BEGIN

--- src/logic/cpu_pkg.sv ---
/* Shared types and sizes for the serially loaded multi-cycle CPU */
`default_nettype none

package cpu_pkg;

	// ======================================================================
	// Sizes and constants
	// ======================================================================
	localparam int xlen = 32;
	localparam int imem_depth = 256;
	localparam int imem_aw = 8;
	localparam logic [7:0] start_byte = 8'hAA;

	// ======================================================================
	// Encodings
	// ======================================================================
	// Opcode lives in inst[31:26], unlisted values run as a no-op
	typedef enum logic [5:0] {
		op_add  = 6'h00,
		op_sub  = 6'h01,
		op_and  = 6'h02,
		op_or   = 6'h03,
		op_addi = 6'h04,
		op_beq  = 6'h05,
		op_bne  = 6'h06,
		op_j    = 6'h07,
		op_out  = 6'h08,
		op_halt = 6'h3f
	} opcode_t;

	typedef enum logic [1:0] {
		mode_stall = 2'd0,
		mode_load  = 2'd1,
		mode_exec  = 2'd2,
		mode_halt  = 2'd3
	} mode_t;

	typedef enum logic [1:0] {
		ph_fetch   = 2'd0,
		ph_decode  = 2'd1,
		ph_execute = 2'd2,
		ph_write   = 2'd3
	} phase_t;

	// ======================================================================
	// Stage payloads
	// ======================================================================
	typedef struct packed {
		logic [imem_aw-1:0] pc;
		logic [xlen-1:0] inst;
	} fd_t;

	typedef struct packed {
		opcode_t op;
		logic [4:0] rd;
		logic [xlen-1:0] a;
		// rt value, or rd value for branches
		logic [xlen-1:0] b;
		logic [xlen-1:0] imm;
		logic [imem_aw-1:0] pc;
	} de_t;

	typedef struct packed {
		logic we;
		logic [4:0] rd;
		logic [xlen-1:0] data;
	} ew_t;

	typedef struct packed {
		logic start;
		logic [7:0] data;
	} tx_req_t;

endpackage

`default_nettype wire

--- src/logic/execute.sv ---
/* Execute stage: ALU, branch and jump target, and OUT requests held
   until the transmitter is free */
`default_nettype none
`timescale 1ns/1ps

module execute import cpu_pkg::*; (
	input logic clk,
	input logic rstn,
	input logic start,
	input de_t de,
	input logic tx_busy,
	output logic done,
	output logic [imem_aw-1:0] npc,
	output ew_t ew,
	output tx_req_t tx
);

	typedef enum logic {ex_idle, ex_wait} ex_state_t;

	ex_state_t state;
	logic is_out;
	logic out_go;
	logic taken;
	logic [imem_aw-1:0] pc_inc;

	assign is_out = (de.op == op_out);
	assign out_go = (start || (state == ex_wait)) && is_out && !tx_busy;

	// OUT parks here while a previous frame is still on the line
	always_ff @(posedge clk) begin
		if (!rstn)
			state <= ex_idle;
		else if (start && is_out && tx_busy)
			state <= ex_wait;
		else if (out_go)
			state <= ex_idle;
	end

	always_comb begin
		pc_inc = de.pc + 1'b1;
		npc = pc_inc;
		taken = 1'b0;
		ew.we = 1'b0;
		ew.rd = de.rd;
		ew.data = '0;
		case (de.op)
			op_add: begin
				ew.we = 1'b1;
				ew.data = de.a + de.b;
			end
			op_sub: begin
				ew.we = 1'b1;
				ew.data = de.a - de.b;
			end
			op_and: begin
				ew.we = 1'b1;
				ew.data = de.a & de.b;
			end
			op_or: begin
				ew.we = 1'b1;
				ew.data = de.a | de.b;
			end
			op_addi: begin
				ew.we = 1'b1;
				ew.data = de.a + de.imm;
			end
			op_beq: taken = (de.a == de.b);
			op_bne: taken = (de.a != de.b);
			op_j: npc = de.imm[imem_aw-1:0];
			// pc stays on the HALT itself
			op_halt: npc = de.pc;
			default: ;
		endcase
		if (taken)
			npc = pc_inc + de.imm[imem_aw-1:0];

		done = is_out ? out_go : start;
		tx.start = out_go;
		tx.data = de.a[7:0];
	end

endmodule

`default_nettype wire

END
BEGIN

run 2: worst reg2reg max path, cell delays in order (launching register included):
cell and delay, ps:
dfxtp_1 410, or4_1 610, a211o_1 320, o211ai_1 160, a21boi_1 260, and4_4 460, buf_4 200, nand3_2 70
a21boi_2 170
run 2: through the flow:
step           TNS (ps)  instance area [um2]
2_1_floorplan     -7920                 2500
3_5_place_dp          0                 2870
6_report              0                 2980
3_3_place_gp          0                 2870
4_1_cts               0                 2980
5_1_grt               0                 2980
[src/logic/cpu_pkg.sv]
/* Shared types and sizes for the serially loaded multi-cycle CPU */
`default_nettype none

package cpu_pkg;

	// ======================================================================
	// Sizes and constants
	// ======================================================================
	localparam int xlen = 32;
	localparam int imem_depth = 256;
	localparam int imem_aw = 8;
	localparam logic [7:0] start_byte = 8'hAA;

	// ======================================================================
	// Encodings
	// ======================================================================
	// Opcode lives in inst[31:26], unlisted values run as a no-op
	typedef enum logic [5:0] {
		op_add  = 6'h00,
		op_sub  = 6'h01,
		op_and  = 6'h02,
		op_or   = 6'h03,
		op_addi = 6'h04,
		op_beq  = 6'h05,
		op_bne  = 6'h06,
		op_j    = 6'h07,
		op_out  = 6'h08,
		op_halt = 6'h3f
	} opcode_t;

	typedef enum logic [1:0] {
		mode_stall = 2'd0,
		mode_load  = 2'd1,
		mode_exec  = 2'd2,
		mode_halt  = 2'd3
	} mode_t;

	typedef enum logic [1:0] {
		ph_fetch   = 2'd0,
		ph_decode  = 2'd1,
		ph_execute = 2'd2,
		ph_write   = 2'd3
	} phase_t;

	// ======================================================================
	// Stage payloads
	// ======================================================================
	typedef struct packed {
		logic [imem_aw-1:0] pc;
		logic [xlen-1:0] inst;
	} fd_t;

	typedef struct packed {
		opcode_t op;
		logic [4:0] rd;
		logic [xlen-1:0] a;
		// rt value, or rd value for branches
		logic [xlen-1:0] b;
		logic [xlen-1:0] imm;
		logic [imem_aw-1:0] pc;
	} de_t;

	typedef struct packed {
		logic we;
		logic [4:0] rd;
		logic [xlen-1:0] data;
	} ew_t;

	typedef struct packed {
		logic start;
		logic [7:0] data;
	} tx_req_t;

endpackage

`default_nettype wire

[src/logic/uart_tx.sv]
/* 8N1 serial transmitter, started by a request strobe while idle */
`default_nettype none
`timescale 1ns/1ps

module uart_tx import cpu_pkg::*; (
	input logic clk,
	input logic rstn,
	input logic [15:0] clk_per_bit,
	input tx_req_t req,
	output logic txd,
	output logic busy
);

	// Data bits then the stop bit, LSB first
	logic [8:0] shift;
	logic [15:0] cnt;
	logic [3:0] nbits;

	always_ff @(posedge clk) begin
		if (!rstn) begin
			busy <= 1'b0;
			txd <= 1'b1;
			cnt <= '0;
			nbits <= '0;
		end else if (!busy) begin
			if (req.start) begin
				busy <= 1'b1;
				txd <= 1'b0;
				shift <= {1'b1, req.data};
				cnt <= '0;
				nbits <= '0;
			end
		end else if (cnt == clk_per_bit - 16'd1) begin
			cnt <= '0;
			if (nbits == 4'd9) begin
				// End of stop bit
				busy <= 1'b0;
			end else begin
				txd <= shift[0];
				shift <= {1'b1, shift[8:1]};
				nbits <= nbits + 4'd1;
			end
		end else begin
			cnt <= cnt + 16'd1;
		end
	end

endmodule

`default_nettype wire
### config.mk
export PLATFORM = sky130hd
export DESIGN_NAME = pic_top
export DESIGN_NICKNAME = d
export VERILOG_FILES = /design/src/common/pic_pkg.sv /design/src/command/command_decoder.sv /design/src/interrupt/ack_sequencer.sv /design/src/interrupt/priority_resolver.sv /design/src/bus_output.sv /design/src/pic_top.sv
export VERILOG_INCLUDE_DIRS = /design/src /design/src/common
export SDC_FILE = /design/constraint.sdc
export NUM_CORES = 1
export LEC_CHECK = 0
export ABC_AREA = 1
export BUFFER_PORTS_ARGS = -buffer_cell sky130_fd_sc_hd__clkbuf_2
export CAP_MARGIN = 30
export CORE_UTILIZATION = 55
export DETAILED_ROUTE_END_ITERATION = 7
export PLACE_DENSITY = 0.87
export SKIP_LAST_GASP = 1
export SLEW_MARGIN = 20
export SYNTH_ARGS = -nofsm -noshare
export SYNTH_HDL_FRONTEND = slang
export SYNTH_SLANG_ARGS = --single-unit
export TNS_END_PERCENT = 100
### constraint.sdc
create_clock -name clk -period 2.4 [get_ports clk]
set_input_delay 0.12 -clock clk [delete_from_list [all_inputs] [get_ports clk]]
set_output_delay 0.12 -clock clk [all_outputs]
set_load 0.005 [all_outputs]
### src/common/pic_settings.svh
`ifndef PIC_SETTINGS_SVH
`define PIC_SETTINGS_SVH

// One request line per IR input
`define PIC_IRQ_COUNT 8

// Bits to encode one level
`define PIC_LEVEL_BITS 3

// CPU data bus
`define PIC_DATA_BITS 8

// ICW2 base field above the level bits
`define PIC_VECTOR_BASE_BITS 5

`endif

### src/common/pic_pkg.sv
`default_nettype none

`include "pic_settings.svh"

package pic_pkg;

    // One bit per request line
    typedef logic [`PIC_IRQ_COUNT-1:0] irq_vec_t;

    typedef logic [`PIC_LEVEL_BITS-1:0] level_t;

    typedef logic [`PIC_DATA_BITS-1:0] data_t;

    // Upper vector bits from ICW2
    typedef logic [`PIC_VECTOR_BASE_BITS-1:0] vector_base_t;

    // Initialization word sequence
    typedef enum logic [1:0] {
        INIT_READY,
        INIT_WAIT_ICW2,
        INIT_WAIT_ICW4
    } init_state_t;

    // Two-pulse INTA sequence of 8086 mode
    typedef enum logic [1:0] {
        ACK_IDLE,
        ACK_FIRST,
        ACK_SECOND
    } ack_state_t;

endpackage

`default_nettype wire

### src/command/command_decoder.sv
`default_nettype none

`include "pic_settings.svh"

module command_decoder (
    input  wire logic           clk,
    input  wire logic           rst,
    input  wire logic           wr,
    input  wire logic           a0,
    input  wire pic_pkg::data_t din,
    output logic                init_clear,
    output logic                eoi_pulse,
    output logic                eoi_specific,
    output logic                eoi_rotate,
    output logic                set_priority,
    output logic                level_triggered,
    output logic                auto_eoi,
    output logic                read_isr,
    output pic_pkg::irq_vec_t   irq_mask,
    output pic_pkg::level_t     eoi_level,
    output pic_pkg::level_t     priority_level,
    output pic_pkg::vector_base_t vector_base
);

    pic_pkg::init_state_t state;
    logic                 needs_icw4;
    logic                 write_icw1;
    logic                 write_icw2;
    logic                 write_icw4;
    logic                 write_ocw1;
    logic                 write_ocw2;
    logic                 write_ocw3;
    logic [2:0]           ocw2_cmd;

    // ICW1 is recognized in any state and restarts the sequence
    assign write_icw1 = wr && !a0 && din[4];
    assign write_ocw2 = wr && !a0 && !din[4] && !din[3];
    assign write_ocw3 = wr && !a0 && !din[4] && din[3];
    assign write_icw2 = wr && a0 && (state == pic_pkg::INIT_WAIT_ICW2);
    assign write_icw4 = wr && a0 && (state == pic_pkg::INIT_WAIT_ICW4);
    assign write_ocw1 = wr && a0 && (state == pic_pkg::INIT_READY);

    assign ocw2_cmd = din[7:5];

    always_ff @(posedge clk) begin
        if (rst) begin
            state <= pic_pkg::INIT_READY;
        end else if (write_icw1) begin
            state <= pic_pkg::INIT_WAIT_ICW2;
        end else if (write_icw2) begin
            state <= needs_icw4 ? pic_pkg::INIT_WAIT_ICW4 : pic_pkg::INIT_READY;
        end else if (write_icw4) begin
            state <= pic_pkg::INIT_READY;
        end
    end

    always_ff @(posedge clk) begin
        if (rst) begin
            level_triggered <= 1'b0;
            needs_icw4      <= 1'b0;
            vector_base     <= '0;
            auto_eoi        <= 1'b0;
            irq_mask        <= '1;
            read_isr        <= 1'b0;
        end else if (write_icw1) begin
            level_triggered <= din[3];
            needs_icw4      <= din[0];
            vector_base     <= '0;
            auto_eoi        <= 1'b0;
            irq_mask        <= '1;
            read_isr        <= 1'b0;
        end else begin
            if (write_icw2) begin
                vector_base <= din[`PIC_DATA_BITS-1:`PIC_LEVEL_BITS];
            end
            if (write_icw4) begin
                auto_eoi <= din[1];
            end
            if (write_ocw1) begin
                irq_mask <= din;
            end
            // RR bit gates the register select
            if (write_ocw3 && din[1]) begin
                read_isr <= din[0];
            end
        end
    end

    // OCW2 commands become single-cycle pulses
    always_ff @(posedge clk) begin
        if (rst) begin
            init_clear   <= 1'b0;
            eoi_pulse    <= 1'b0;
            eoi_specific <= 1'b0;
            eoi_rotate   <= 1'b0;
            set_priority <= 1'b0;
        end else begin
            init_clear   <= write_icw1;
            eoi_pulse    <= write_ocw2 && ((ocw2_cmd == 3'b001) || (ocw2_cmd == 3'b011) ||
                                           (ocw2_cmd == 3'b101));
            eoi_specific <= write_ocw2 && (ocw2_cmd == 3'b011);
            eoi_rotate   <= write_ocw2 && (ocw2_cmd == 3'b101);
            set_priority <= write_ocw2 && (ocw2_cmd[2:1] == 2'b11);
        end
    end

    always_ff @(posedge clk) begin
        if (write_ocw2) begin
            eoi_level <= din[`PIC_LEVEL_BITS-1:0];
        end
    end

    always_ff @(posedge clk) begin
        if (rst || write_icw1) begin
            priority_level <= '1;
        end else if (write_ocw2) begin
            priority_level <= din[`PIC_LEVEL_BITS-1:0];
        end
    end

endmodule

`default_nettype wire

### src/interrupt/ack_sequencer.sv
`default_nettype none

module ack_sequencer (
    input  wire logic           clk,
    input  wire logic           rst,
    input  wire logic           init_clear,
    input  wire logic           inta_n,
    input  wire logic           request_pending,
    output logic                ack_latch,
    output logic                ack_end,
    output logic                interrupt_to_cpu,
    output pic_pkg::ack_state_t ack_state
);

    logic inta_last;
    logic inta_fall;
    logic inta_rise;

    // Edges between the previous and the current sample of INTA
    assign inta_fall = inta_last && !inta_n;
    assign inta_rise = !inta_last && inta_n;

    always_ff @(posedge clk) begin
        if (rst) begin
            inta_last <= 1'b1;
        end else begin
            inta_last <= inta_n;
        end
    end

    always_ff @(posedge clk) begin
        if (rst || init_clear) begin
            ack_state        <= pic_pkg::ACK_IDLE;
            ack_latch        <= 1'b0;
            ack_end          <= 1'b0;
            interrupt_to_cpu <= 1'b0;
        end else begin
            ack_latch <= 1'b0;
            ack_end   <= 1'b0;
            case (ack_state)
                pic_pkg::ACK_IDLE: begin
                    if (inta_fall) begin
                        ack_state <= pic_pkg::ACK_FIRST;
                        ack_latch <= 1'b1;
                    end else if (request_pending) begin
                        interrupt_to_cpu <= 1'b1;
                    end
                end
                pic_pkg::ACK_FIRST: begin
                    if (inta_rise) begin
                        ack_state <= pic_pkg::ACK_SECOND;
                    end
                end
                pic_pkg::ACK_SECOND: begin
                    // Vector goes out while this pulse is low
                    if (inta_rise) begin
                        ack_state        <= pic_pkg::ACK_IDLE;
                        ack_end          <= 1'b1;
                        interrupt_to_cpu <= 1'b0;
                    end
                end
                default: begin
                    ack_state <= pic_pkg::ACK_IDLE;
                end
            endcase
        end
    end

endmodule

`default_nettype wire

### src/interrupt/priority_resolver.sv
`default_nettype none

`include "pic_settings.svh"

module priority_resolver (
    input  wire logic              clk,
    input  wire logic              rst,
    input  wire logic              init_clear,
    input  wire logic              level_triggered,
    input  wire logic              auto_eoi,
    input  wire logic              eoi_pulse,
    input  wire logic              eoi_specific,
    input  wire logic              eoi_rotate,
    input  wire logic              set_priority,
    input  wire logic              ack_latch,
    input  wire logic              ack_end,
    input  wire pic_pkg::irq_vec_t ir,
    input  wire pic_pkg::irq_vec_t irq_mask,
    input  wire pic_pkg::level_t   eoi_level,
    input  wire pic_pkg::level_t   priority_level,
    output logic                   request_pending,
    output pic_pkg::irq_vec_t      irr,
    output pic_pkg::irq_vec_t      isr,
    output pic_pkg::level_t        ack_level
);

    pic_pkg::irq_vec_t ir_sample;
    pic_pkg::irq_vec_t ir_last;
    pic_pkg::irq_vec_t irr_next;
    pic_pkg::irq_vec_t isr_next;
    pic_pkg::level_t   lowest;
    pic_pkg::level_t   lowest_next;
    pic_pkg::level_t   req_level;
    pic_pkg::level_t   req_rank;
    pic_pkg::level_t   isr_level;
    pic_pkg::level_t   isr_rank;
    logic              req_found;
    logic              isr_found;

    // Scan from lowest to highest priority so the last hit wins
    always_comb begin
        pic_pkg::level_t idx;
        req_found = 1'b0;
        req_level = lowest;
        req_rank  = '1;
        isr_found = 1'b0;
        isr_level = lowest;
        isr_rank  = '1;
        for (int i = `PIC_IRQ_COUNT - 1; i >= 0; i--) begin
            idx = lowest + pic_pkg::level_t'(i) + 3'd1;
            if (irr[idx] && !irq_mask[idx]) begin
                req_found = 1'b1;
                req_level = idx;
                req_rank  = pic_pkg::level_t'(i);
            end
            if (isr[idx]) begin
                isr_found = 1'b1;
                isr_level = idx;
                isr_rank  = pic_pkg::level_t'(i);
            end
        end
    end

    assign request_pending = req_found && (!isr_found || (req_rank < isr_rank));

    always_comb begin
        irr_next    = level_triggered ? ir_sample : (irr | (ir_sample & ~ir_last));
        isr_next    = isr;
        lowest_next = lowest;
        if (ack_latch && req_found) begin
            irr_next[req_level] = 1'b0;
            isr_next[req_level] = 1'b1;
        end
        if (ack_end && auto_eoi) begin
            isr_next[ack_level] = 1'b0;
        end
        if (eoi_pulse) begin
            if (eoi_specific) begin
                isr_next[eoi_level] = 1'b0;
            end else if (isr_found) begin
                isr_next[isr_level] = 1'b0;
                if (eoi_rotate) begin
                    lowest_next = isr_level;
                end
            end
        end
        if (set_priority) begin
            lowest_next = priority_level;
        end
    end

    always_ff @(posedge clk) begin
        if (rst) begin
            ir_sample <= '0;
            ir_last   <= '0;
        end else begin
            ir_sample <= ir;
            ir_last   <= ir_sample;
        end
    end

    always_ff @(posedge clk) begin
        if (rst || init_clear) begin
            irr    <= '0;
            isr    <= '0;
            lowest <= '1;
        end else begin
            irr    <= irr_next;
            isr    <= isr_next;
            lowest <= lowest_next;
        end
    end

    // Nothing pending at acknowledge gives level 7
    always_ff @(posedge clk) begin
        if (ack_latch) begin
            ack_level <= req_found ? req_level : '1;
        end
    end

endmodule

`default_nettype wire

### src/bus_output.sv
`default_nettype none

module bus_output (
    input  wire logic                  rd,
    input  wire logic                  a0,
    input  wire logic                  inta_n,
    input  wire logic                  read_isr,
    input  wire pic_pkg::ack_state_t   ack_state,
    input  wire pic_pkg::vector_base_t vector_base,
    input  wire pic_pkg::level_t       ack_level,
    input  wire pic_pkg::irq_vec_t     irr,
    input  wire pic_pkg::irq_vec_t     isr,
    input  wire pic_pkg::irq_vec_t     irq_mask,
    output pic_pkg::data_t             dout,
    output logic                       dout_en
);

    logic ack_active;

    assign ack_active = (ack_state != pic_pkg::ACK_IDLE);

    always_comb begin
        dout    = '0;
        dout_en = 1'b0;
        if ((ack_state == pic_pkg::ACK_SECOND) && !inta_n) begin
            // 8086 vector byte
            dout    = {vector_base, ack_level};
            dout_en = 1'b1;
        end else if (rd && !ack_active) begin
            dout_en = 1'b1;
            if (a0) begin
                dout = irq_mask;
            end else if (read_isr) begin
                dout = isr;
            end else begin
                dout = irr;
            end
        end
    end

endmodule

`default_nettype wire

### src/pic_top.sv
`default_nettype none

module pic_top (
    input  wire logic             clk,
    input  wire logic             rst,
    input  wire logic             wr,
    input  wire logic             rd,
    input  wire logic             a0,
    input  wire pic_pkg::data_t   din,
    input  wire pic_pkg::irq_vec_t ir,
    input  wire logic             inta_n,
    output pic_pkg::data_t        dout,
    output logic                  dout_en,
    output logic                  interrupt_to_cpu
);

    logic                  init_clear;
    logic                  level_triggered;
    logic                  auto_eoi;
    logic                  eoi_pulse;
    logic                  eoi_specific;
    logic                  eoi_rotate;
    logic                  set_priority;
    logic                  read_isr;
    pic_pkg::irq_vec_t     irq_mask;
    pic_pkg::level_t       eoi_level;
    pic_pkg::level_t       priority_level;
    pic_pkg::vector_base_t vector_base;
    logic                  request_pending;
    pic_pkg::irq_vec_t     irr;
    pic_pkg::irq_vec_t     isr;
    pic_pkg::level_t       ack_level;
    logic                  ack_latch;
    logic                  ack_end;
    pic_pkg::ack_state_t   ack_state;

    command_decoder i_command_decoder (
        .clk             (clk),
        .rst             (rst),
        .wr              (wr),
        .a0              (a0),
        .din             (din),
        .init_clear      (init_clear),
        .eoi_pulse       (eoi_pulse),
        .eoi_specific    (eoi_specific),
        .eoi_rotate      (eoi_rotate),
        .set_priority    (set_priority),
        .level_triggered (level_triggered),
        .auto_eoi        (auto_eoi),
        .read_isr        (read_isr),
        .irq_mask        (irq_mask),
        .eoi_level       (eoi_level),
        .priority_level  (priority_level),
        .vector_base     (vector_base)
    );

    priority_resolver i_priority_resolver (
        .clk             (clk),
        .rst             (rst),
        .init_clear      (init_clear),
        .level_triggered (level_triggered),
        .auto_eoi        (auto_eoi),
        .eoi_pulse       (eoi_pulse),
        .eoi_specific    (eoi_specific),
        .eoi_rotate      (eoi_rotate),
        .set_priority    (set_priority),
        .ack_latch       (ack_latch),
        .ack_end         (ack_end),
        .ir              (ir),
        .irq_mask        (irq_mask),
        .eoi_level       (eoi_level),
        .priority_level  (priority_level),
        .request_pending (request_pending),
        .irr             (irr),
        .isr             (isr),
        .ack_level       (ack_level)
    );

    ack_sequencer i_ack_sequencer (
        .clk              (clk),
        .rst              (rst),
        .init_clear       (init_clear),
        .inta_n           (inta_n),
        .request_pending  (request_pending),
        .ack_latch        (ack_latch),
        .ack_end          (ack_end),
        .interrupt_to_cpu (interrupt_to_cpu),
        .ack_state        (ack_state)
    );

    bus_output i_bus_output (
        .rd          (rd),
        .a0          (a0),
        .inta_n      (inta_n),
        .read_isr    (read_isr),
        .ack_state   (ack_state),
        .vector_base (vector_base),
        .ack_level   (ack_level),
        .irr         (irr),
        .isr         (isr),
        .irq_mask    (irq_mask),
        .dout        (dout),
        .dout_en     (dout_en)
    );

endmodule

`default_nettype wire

END

## Your instructions
Working through the listing above, count every line that holds "while" and answer with the count alone.

## Result below
3